Domenica 18 agosto 2013 Mattina presto
Sono rimasta in soggiorno per tutta la notte, con la tv accesa. La paura andava e veniva, come le mie forze. Mi sembra di essere tornata indietro nel tempo: la vecchia ferita è ancora aperta e sanguina copiosamente. Sono stata una sciocca, lo so. Solo una stupida poteva pensare di avere un’altra possibilità con lui: è bastata una conversazione, un momento che io ho scambiato per tenerezza, ma che era soltanto un po’ di sentimentalismo, condito di senso di colpa. Eppure mi fa male. Questa volta non devo evitare il dolore, ma assaporarlo fino in fondo: se non lo farò, se continuerò a stordirmi, non se ne andrà mai via.
Sono stata un’imbecille a pensare che ci fosse un legame tra me e Scott, e che potessi aiutarlo. Sono una cretina, ormai lo so, ma posso cambiare, vero? Non sono obbligata a continuare in questo modo. Sono rimasta qui tutta la notte e mi sono ripromessa di riassumere il controllo della mia vita. Andrò via, a mille chilometri di distanza. Mi cercherò un lavoro e tornerò ad avere il mio cognome da nubile. Taglierò i ponti con Tom, sarà difficile rintracciarmi. Ammesso che ci sia qualcuno intenzionato a farlo.
Non ho dormito molto. Sono stata qui a progettare il mio futuro; ogni volta che stavo per prendere sonno, sentivo la voce di Tom, chiara come se lui fosse stato vicino a me: Eri sbronza da far schifo. Eri in uno stato pietoso. Allora mi svegliavo di soprassalto, piena di vergogna. Ma non era soltanto la vergogna: era anche un fortissimo déjà-vu. Avevo già sentito quelle frasi, quelle stesse parole.
Non riuscivo a fermare le immagini che vorticavano nella mia testa. Mi ero svegliata con il cuscino macchiato di sangue, mi faceva male la bocca, come se avessi battuto la guancia, avevo le unghie sporche, la testa a pezzi, poi Tom era uscito dal bagno con un’espressione strana, a metà tra la rabbia e il dispiacere, e la paura mi aveva di nuovo travolta, come un’onda.
«Cosa è successo?»
Tom mi aveva mostrato i lividi sulle braccia, sul petto, dove lo avevo colpito.
«Tom, non è possibile. Io non ti ho picchiato. Non ho mai alzato le mani su nessuno, in tutta la mia vita.»
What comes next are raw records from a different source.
[config.mk]
export PLATFORM = sky130hd
export DESIGN_NAME = hbus_master
export DESIGN_NICKNAME = d
export VERILOG_FILES = /design/src/rtl/hbus_pkg.sv /design/src/rtl/hbus_seq.sv /design/src/rtl/hbus_strobe_map.sv /design/src/rtl/hbus_pins.sv /design/src/rtl/hbus_master.sv
export SDC_FILE = /design/constraint.sdc
export NUM_CORES = 1
export LEC_CHECK = 0
export BUFFER_PORTS_ARGS = -buffer_cell sky130_fd_sc_hd__buf_2
export CORE_MARGIN = 2
export CORE_UTILIZATION = 48
export CTS_CLUSTER_SIZE = 10
export DETAILED_ROUTE_END_ITERATION = 8
export PLACE_DENSITY_LB_ADDON = 0.12
export SETUP_SLACK_MARGIN = 0.4
export SYNTH_ARGS = -nofsm -noshare
export SYNTH_HDL_FRONTEND = slang
export SYNTH_SLANG_ARGS = --single-unit
[constraint.sdc]
create_clock -name clk -period 2.64 [get_ports clk]
set_clock_uncertainty 0.2 [all_clocks]
set_input_delay 0.792 -clock clk [delete_from_list [all_inputs] [get_ports clk]]
set_output_delay 0.792 -clock clk [all_outputs]
set_load 0.005 [all_outputs]
`config.mk`:
```
export PLATFORM = sky130hd
export DESIGN_NAME = qor_responder
export DESIGN_NICKNAME = d
export VERILOG_FILES = /design/src/rtl/qor_pkg.sv /design/src/rtl/qor_sampler.sv /design/src/rtl/qor_seq.sv /design/src/rtl/qor_store.sv /design/src/rtl/qor_drive.sv /design/src/rtl/qor_responder.sv
export SDC_FILE = /design/constraint.sdc
export NUM_CORES = 2
export LEC_CHECK = 0
export BUFFER_PORTS_ARGS = -buffer_cell sky130_fd_sc_hd__buf_4
export CELL_PAD_IN_SITES_DETAIL_PLACEMENT = 0
export CELL_PAD_IN_SITES_GLOBAL_PLACEMENT = 1
export CORE_MARGIN = 4
export CORE_UTILIZATION = 45
export DETAILED_ROUTE_END_ITERATION = 8
export PLACE_DENSITY = 0.65
export SYNTH_ARGS = -nofsm -noshare
export SYNTH_HDL_FRONTEND = slang
export SYNTH_SLANG_ARGS = --single-unit
```
`constraint.sdc`:
```
create_clock -name clk -period 3.1 [get_ports clk]
set_input_delay 0.465 -clock clk [delete_from_list [all_inputs] [get_ports clk]]
set_output_delay 0.465 -clock clk [all_outputs]
set_load 0.005 [all_outputs]
```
«Rachel, eri ubriaca marcia. Ricordi qualcosa di ieri sera? Quello che hai detto?» Me lo aveva ricordato lui, io non ci credevo perché non sembravano parole uscite dalla mia bocca. E quella faccenda della mazza da golf, il buco nell’intonaco, bianco e grigio come un occhio che mi scrutava ogni volta che passavo, e io non riuscivo a far combaciare la violenza di cui mi parlava con la paura che ricordavo di aver provato. O che credevo di ricordare.
A un certo punto, avevo smesso di chiedergli cosa avevo fatto, e anche di negare, quando lui me lo raccontava, perché non volevo conoscere i dettagli, non volevo ascoltare il peggio, e tutte le cose orrende che avevo detto e fatto quando ero sbronza da far schifo. A volte mi minacciava di registrarmi e farmi risentire le mie parole. Ma non lo ha mai fatto, per fortuna.
Dopo un po’, avevo capito che quando mi svegliavo in quelle condizioni non dovevo chiedere cosa era successo, solo scusarmi per quello che avevo combinato, per ciò che ero e giurare che non lo avrei fatto mai più.
Ma adesso non sono ubriaca. Devo ringraziare Scott se sono così spaventata da non avere il coraggio di uscire a comprarmi qualcosa da bere. Ho paura di perdere la lucidità, perché è proprio in quel momento che divento più vulnerabile.
Devo essere forte, non ho altra scelta.
Mi si chiudono gli occhi per il sonno. Spengo la tv, così non ci sono più rumori, mi rigiro e mi rannicchio perché sento che stavolta sto per addormentarmi. Ed è allora che accade: bang! La terra si spalanca e io balzo in piedi, con il cuore in gola. L’ho visto, adesso l’ho visto!
Ero nel sottopassaggio e lui veniva verso di me; mi ha dato uno schiaffo colpendomi la bocca, poi ha alzato il pugno. Aveva le chiavi in mano, ho sentito un dolore lancinante quando il bordo seghettato mi ha lacerato il cranio.